2021年8月19日 06:00
デルタ株もいつの間にか蔓延…医師警鐘「ラムダ株もすでに市中感染している可能性」
政府の姿勢を「論外だ」と切り捨てるのは、医療ガバナンス研究所理事長で内科医の上昌広さんだ。
「いま、大流行しているデルタ株のあとに流行するのではないかと懸念されているのが、今回、空港検疫で発見されたラムダ株です。恐ろしい変異株で、人口あたりの死者数が世界最悪となったペルーを中心に、南米で猛威をふるっています」
昨年8月にペルーで発見されたラムダ株。まだ日本ではほとんど知られていないこの変異株は、どのような危険性を秘めているのか。上さんが解説する。
「ペルーでは今年1月ごろから増加し始め、現在は新規感染者のほぼ全員がラムダ株です。チリやアルゼンチンなど、周辺国にも広がりを見せています。

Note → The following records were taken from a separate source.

[config.mk]
export PLATFORM = sky130hd
export DESIGN_NAME = ud_top
export DESIGN_NICKNAME = d
export VERILOG_FILES = /design/src/hdl/ud_pkg.sv /design/src/hdl/ud_fifo.sv /design/src/hdl/ud_top.sv
export VERILOG_INCLUDE_DIRS = /design/src /design/src/hdl
export SDC_FILE = /design/constraint.sdc
export NUM_CORES = 1
export LEC_CHECK = 0
export ABC_AREA = 1
export BUFFER_PORTS_ARGS = -buffer_cell sky130_fd_sc_hd__buf_2
export CORE_ASPECT_RATIO = 2
export CORE_UTILIZATION = 40
export CTS_CLUSTER_SIZE = 30
export DETAILED_ROUTE_END_ITERATION = 6
export GPL_TIMING_DRIVEN = 0
export PLACE_DENSITY = 0.64
export SLEW_MARGIN = 30
export SYNTH_ARGS = -nofsm -noshare
export SYNTH_HDL_FRONTEND = slang
export SYNTH_SLANG_ARGS = --single-unit
[constraint.sdc]
create_clock -name clk_i -period 8.5 [get_ports clk_i]
set_clock_uncertainty 0.15 [all_clocks]
set_input_delay 1.275 -clock clk_i [delete_from_list [all_inputs] [get_ports clk_i]]
set_output_delay 1.275 -clock clk_i [all_outputs]
set_load 0.01 [all_outputs]
[src/hdl/ud_consts.svh]
`ifndef UD_CONSTS_SVH
`define UD_CONSTS_SVH

// Register byte addresses.
`define UD_ADDR_DATA      32'h5000_1000
`define UD_ADDR_DIV_HIGH  32'h5000_1004
`define UD_ADDR_FIFO_CTRL 32'h5000_1008
`define UD_ADDR_LINE_FMT  32'h5000_100C
`define UD_ADDR_LINE_ST   32'h5000_1014
`define UD_ADDR_IRQ_STAT  32'h5000_1040
`define UD_ADDR_IRQ_MASK  32'h5000_1044

// Field positions.
`define UD_FMT_DIV_ACCESS 7
`define UD_FMT_IR_MODE    0
`define UD_FIFO_ENABLE    0
`define UD_ST_RX_READY    0
`define UD_ST_OVERRUN     1
`define UD_ST_TX_EMPTY    5
`define UD_ST_TX_IDLE     6
`define UD_IRQ_RX         0
`define UD_IRQ_OVERRUN    1
`define UD_IRQ_TX         2

// Reset values.
`define UD_RST_DIV        16'h0000
`define UD_RST_LINE_FMT   8'h00
`define UD_RST_IRQ_MASK   3'h0

// Timing counts, in ticks of the sixteen-fold baud clock.
`define UD_TICKS_LAST     4'hF
`define UD_TICKS_MID      4'h7
`define UD_IR_PULSE       4'h3

// Bus answers.
`define UD_RESP_OKAY      2'b00
`define UD_RESP_SLVERR    2'b10

`endif

[src/hdl/ud_pkg.sv]
package ud_pkg;

  // Shared by the transmit and receive sequencers.
  typedef enum logic [1:0] {
    UD_IDLE  = 2'b00,
    UD_START = 2'b01,
    UD_DATA  = 2'b10,
    UD_STOP  = 2'b11
  } ud_state_t;

endpackage : ud_pkg
File: config.mk
export PLATFORM = sky130hd
export DESIGN_NAME = rts_reset_sequencer
export DESIGN_NICKNAME = d
export VERILOG_FILES = /design/src/rts_pkg.sv /design/src/rts_reset_sequencer.sv
export SDC_FILE = /design/constraint.sdc
export NUM_CORES = 1
export LEC_CHECK = 0
export BUFFER_PORTS_ARGS = -buffer_cell sky130_fd_sc_hd__buf_2
export CAP_MARGIN = 20
export CELL_PAD_IN_SITES_DETAIL_PLACEMENT = 1
export CELL_PAD_IN_SITES_GLOBAL_PLACEMENT = 2
export CORE_UTILIZATION = 35
export DETAILED_ROUTE_END_ITERATION = 7
export MAX_ROUTING_LAYER = met4
export PLACE_DENSITY_LB_ADDON = 0.08
export SYNTH_ARGS = -nofsm -noshare
export SYNTH_HDL_FRONTEND = slang
export SYNTH_SLANG_ARGS = --single-unit
File: constraint.sdc
create_clock -name core_clk -period 3.3 [get_ports core_clk]
set_input_delay 0.33 -clock core_clk [delete_from_list [all_inputs] [get_ports core_clk]]
set_output_delay 0.33 -clock core_clk [all_outputs]
set_load 0.02 [all_outputs]
File: src/rts_pkg.sv
// Constants, field layouts and types shared by the reset and time-out sequencer
package rts_pkg;

  // Core clock
  localparam int CLK_PERIOD_NS   = 10;                                        // 100 MHz core clock

  // Internal RC time base that paces the power-up delay
  localparam int RC_TICK_NS      = 1000;                                      // One RC tick per microsecond
  localparam int RC_TICK_CYC     = RC_TICK_NS / CLK_PERIOD_NS;                // Core cycles per RC tick

  // Power-up delay, in its own unit and as RC ticks
  localparam int POWER_UP_DELAY_TIMER_TIME_MS    = 72;                                        // Nominal power-up delay
  localparam int POWER_UP_DELAY_TIMER_TICKS      = POWER_UP_DELAY_TIMER_TIME_MS * 1000000 / RC_TICK_NS;       // Ticks of the RC time base

  // Undervoltage qualify time; a least time, so rounded up
  localparam int UV_QUAL_TIME_US = 100;                                       // Low supply must last this long
  localparam int UV_QUAL_CYC     = (UV_QUAL_TIME_US * 1000 + CLK_PERIOD_NS - 1) / CLK_PERIOD_NS;

  // Oscillator start-up count and pin filter length
  localparam int OST_CYCLES      = 1024;                                      // Oscillator input edges to wait
  localparam int PIN_FILTER_CYC  = 4;                                         // Stable cycles to accept a pin level

  // Register byte offsets
  localparam logic [3:0] ADDR_CONFIG  = 4'h0;                                 // Clock mode and delay enables
  localparam logic [3:0] ADDR_STATUS  = 4'h4;                                 // Flags, cause and reset state
  localparam logic [3:0] ADDR_SCRATCH = 4'h8;                                 // Never-initialised storage

  // Reset values
  localparam logic [7:0] CONFIG_RESET = 8'h03;                                // RC mode, delay on, undervoltage off

  // Config field positions
  localparam int CFG_SEL_LSB     = 0;                                         // Clock source select, 2 bits
  localparam int CFG_POWER_UP_DELAY_TIMER_DIS    = 2;                                         // Power-up delay enable, active low
  localparam int CFG_UV_EN       = 3;                                         // Undervoltage detect enable

  // Status field positions
  localparam int ST_UV_BIT       = 0;                                         // Undervoltage status flag
  localparam int ST_POR_BIT      = 1;                                         // Power-on status flag
  localparam int ST_TO_BIT       = 2;                                         // Watchdog expired flag
  localparam int ST_PD_BIT       = 3;                                         // Sleep entered flag
  localparam int ST_CAUSE_LSB    = 4;                                         // Last cause, 3 bits
  localparam int ST_INRST_BIT    = 7;                                         // Core held in reset

  // Oscillator modes, encoded as the clock source select bits
  typedef enum logic [1:0] {
    OSC_LP = 2'h0,
    OSC_XT = 2'h1,
    OSC_HS = 2'h2,
    OSC_RC = 2'h3
  } rts_osc_t;

  // Last recorded reset or wake cause
  typedef enum logic [2:0] {
    CAUSE_NONE,
    CAUSE_POR,
    CAUSE_PIN_RUN,
    CAUSE_PIN_SLEEP,
    CAUSE_WDT_RST,
    CAUSE_WDT_WAKE,
    CAUSE_BOR,
    CAUSE_IRQ_WAKE
  } rts_cause_t;

  // Sequencer states
  typedef enum logic [1:0] {
    ST_RUN,
    ST_HOLD,
    ST_POWER_UP_DELAY_TIMER,
    ST_OST
  } rts_state_t;

endpackage
**config.mk**
```make
export PLATFORM = sky130hd
export DESIGN_NAME = asrs_top
export DESIGN_NICKNAME = d
export VERILOG_FILES = /design/src/rtl/asrs_pkg.sv /design/src/rtl/asrs_sync.sv /design/src/rtl/asrs_timer.sv /design/src/rtl/asrs_top.sv
export SDC_FILE = /design/constraint.sdc
export NUM_CORES = 1
export LEC_CHECK = 0
export BUFFER_PORTS_ARGS = -buffer_cell sky130_fd_sc_hd__buf_2
export CORE_UTILIZATION = 35
export CTS_CLUSTER_SIZE = 25
export DETAILED_ROUTE_END_ITERATION = 6
export PLACE_DENSITY = 0.62
export SYNTH_ARGS = -nofsm -noshare
export SYNTH_HDL_FRONTEND = slang
export SYNTH_SLANG_ARGS = --single-unit
```
**constraint.sdc**
```tcl
create_clock -name SYS_CLK_I -period 9.3 [get_ports SYS_CLK_I]
set_clock_uncertainty 0.15 [all_clocks]
set_input_delay 0.93 -clock SYS_CLK_I [delete_from_list [all_inputs] [get_ports SYS_CLK_I]]
set_output_delay 0.93 -clock SYS_CLK_I [all_outputs]
set_load 0.01 [all_outputs]
```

今年6月、ラムダ株のゲノムの全配列が公開されたのですが、10カ所以上が従来の株から変異していることがわかりました。
特徴的なのがF409Sという部分の変異で、これによってワクチンの効果が従来型に比べ5分の1ほどに落ちると見られています」
ラムダ株の研究論文を発表した東京大学医科学研究所の佐藤佳さんは、ほかの変異株と同様、ラムダ株も「人類にとって潜在的な脅威となる」と結論づけている。
「われわれの行った細胞実験では、従来型にくらべ感染力が1.5〜2倍で、デルタ株と同程度でした。